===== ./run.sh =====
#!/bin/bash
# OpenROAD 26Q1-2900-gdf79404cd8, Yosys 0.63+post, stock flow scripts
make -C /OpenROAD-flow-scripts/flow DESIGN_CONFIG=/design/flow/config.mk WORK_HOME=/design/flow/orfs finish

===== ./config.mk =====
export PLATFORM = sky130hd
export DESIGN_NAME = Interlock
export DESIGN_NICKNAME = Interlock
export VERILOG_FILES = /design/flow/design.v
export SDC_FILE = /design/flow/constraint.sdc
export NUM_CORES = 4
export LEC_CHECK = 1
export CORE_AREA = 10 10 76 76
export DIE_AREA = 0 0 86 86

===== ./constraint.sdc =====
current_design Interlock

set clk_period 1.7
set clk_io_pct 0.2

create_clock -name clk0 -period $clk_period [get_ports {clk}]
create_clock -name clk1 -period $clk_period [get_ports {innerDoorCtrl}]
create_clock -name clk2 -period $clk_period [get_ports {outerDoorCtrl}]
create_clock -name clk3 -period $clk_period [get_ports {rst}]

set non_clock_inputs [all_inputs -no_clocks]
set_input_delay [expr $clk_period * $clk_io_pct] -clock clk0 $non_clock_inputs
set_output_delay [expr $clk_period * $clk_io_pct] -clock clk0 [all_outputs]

--

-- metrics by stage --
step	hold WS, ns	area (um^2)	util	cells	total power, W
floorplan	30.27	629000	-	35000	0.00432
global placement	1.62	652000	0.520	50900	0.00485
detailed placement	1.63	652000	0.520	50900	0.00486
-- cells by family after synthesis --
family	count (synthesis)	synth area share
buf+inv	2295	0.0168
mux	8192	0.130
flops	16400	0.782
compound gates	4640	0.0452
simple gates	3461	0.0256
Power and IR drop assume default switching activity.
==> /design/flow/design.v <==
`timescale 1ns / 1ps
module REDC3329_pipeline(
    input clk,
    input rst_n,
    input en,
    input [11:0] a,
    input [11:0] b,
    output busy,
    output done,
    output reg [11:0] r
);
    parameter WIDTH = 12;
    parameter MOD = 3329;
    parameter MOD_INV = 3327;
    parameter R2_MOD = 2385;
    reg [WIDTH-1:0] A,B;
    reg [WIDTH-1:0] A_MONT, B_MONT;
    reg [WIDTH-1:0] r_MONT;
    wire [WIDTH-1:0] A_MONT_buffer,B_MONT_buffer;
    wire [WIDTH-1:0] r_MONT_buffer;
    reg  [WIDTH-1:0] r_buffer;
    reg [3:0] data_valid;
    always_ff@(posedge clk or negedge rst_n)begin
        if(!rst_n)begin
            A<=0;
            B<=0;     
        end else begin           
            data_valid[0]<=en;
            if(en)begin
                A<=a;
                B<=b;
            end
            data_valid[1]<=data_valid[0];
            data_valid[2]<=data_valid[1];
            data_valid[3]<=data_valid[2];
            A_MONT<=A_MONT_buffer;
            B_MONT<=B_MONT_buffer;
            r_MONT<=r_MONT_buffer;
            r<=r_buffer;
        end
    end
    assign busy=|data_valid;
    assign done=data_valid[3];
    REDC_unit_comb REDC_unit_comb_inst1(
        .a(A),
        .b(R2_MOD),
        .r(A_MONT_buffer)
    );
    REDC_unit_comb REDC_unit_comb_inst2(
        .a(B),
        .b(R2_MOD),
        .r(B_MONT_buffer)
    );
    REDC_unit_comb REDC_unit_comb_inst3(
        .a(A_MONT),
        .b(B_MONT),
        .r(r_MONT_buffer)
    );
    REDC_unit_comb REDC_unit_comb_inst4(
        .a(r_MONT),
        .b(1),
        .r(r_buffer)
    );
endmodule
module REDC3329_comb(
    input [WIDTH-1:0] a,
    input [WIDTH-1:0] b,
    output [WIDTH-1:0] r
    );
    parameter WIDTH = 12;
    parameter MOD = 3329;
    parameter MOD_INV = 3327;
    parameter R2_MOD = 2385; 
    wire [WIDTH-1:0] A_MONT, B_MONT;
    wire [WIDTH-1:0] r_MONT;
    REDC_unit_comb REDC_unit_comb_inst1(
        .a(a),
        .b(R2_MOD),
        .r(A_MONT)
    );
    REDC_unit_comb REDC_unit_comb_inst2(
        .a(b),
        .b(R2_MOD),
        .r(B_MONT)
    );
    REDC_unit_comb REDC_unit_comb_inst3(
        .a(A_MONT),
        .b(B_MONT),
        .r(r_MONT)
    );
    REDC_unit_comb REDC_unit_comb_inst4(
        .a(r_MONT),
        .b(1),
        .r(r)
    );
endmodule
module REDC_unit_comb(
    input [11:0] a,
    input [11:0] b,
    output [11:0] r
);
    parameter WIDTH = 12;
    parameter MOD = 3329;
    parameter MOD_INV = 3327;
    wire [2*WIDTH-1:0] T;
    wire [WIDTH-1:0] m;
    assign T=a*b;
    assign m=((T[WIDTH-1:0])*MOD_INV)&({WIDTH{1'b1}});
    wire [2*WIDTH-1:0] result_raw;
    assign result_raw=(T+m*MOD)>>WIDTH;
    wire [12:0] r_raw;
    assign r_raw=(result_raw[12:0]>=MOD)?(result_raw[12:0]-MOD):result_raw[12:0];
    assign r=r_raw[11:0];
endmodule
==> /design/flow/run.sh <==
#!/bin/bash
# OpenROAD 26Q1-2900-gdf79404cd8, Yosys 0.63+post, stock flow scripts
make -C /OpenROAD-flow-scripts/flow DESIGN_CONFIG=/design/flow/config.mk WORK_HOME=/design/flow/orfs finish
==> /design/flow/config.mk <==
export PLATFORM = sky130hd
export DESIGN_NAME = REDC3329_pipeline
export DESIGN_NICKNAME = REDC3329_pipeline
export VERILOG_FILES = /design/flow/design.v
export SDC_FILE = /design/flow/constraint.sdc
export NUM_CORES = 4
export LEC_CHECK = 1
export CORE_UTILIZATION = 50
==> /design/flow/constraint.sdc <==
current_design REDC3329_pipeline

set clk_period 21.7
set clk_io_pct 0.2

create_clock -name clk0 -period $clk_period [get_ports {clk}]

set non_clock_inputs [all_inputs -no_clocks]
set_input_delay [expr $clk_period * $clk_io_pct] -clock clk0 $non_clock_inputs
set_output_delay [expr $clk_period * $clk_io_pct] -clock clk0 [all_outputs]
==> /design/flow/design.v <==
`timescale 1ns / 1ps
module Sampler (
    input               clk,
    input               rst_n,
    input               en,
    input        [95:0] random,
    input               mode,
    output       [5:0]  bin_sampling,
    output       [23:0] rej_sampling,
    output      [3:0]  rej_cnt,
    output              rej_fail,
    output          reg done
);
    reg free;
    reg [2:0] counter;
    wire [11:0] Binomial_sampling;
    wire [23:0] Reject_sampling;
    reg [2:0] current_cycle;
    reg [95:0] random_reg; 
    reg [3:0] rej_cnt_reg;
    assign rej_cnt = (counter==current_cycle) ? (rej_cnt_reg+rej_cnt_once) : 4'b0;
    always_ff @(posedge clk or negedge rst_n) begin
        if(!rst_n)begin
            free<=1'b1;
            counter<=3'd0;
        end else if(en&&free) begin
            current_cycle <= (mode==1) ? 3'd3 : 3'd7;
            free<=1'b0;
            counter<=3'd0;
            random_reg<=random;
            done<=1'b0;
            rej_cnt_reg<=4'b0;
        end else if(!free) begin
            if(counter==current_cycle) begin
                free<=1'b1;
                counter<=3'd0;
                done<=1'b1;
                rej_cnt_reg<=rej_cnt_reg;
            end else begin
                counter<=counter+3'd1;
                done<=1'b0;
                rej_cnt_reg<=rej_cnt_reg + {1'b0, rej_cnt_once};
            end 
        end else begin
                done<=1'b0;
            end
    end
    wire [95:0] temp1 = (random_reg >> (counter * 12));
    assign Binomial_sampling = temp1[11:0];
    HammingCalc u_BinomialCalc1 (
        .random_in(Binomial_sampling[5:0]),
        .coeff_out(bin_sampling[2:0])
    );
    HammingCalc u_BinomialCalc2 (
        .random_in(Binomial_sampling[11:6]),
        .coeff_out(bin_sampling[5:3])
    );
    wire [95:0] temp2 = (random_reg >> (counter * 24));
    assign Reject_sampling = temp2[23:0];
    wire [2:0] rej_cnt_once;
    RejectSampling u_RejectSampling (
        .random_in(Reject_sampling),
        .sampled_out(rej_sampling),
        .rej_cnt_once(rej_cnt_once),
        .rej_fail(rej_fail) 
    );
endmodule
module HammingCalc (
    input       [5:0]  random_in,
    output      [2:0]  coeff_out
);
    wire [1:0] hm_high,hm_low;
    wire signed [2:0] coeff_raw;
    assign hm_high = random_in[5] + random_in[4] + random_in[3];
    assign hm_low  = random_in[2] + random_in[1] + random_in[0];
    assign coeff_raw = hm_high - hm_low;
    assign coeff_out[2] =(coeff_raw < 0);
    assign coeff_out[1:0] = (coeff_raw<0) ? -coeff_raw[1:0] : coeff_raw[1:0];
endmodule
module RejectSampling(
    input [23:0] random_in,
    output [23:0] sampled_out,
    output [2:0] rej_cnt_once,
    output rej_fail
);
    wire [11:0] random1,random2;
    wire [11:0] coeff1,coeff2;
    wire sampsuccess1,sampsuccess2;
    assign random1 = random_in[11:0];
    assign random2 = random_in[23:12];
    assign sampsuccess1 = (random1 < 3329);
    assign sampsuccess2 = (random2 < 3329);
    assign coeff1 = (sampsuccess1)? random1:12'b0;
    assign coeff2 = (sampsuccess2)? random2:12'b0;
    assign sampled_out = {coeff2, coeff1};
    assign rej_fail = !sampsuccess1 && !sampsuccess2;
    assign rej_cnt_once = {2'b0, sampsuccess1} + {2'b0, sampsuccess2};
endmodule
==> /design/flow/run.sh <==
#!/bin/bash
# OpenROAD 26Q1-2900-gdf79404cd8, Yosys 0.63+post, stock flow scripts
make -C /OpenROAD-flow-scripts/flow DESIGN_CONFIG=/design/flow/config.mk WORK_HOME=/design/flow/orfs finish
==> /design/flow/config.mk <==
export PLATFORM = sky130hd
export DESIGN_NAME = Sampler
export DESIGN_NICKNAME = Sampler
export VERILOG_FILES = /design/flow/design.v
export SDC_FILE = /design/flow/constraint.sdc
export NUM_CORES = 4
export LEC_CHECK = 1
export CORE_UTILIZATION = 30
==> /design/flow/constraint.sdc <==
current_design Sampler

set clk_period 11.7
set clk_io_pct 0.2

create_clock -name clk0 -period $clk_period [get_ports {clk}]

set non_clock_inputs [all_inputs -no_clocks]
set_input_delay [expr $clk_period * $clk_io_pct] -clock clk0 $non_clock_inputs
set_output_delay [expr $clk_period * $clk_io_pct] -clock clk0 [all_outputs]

◆ ABOUT THIS EXERCISE: Read through the data and copy every line where "posedge" shows up.

◆ FINAL ANSWER:
    always_ff@(posedge clk or negedge rst_n)begin
    always_ff @(posedge clk or negedge rst_n) begin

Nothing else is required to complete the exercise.